> WHAT TO DO: Would you repeat, exactly as given, the line with "rdata[CTL_IDF_LSB +: 2]" and every line after it to the end of the entries?

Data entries
%%

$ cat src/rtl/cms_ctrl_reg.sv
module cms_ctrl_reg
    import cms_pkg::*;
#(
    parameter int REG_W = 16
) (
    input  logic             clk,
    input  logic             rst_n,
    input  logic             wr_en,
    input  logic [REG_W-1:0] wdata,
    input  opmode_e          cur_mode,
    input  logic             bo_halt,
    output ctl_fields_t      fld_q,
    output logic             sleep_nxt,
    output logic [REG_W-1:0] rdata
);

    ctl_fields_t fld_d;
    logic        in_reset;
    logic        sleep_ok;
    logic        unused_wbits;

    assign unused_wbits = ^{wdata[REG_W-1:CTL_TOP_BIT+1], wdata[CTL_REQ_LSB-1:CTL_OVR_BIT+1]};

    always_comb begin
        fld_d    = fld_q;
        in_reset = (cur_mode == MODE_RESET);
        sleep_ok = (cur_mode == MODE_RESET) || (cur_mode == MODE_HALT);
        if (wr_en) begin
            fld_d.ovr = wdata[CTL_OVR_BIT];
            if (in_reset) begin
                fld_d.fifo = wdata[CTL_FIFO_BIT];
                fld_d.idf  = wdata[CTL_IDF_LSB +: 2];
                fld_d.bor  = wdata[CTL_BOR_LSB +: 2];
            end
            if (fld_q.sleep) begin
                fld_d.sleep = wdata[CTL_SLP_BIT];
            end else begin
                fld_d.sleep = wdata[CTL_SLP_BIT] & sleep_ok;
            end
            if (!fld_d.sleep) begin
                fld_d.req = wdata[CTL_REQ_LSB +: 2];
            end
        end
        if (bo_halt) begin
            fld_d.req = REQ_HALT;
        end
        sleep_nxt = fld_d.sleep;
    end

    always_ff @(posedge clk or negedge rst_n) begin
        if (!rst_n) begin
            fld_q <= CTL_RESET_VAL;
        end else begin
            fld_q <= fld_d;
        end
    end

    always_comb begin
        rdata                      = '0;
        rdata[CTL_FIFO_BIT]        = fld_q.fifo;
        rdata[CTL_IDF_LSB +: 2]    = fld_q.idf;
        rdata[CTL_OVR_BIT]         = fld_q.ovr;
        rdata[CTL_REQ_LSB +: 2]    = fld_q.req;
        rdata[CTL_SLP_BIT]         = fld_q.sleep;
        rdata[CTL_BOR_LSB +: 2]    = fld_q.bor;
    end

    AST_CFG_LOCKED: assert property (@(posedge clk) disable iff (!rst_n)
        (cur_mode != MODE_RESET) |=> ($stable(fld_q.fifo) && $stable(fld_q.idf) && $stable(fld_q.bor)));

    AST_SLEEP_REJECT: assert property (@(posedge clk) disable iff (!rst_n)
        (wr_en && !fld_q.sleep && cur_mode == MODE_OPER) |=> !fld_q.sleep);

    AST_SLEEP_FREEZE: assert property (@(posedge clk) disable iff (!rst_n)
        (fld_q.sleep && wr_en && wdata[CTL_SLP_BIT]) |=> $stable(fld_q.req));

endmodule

%%

> THE COMPLETED TASK:
        rdata[CTL_IDF_LSB +: 2]    = fld_q.idf;
        rdata[CTL_OVR_BIT]         = fld_q.ovr;
        rdata[CTL_REQ_LSB +: 2]    = fld_q.req;
        rdata[CTL_SLP_BIT]         = fld_q.sleep;
        rdata[CTL_BOR_LSB +: 2]    = fld_q.bor;
    end

    AST_CFG_LOCKED: assert property (@(posedge clk) disable iff (!rst_n)
        (cur_mode != MODE_RESET) |=> ($stable(fld_q.fifo) && $stable(fld_q.idf) && $stable(fld_q.bor)));

    AST_SLEEP_REJECT: assert property (@(posedge clk) disable iff (!rst_n)
        (wr_en && !fld_q.sleep && cur_mode == MODE_OPER) |=> !fld_q.sleep);

    AST_SLEEP_FREEZE: assert property (@(posedge clk) disable iff (!rst_n)
        (fld_q.sleep && wr_en && wdata[CTL_SLP_BIT]) |=> $stable(fld_q.req));

endmodule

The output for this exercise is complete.